Adjective / Adverb + Past Participle


  • narrow-minded = not open to different ideas/thoughts
    I can’t stand narrow-minded people who are intolerant of new ideas.
  • well-behaved
    They have three well-behaved children.
  • old-fashioned
    We had lunch in an old-fashioned restaurant with décor from the 1950s.
  • densely-populated
    This densely-populated area has the highest crime rates in the country.
  • short-haired
    He was dancing with a short-haired woman.
  • widely-recognized
    She’s a widely-recognized expert in technology.
  • high-spirited = with a lot of energy
    The students gave a high-spirited musical performance.
  • well-educated
    A lot of well-educated people are still having trouble finding jobs.
  • highly-respected
    Our speaker tonight is a highly-respected scholar.
  • brightly-lit
    We live on a brightly-lit street in the city center.
  • absent-minded = forgetful, not thinking
    His absent-minded comment hurt his sister’s feelings.
  • strong-willed = strong desires, stubborn, does not desist
    She’s a strong-willed woman who won’t stop until she gets what she wants.
  • quick-witted = intelligent, clever, fast at thinking and discovering things
    The quick-witted detective solved the crime before anyone else had a clue.
  • middle-aged = around 40-50 years old
    A lot of middle-aged men are dissatisfied with their lives.
  • kind-hearted = friendly
    A kind-hearted stranger helped us find the train station.

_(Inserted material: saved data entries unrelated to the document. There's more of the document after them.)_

This design comes from an exercise in tuning for small area, a short achievable clock period and few clock cycles per item on the open sky130 flow, not from production work. Only simulation tests tie the RTL to the original design; equivalence was not proved. Power figures rest on the tool's default switching activity, not on a simulated workload.

**run.sh**
```bash
#!/bin/bash
# synth_recipe.tcl (not shown) runs the flow's synth.tcl, then flattens the netlist and writes it again
# the make line also repeats each setting of config.mk as NAME=value (left out here)
make -C /OpenROAD-flow-scripts/flow DESIGN_CONFIG=/design/flow/config.mk WORK_HOME=/design/flow/orfs CLKGATE_MAP_FILE= SYNTH_SCRIPT=/design/flow/synth_recipe.tcl finish
```
**config.mk**
```make
export PLATFORM = sky130hd
export DESIGN_NAME = md5_core
export DESIGN_NICKNAME = md5_core
export VERILOG_FILES = /design/flow/design.v
export SDC_FILE = /design/flow/constraint.sdc
export NUM_CORES = 4
export LEC_CHECK = 0
export CAP_MARGIN = 20
export CORE_MARGIN = 2
export CORE_UTILIZATION = 40
export SETUP_SLACK_MARGIN = 5
export SLEW_MARGIN = 20
```
**constraint.sdc**
```tcl
create_clock -name core_clock -period 11.0 [get_ports {clk}]
set_input_delay 2.2000 -clock core_clock [delete_from_list [all_inputs] [get_ports {clk}]]
set_output_delay 2.2000 -clock core_clock [all_outputs]
set_load 0.01 [all_outputs]
```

Adjective / Adverb / Noun + Present Participle (-ING)


  • good-looking = attractive, beautiful, handsome
    Who’s that good-looking guy over there?
  • long-lasting
    This long-lasting makeup will keep you looking lovely day and night.
  • record-breaking
    The athlete’s record-breaking performance won him the gold medal.
  • never-ending
    Learning a language seems to be a never-ending process.
  • mouth-watering
    There was a variety of mouth-watering desserts at the wedding reception.
  • thought-provoking
    It was a thought-provoking novel.
  • slow-moving
    I was stuck in slow-moving traffic for over an hour.
  • far-reaching
    The new law will have far-reaching effects in the economy.
  • time-saving
    These time-saving techniques will help you work more efficiently.
  • forward-thinking
    Some forward-thinking politicians are proposing reforms to the educational system.

Other Compound Adjectives


  • ice-cold
    There’s nothing better than drinking an ice-cold lemonade on a hot summer day.
  • last-minute
    I hate it when my boss wants to make last-minute changes to a publication.
  • full-length
    The director produced his first full-length movie in 1998.
  • world-famous
    We had dinner at a world-famous Italian restaurant.
  • fat-free
    These fat-free cookies are delicious!

When to use a hyphen?

Use a hyphen when the compound adjective comes BEFORE the noun it modifies, but not when it comes AFTER the noun.

This is a world-famous museum.
This museum is world famous.

We walked into a brightly-lit room.
We walked into a room that was brightly lit.

It was quite a thought-provoking book.
The book was quite thought provoking.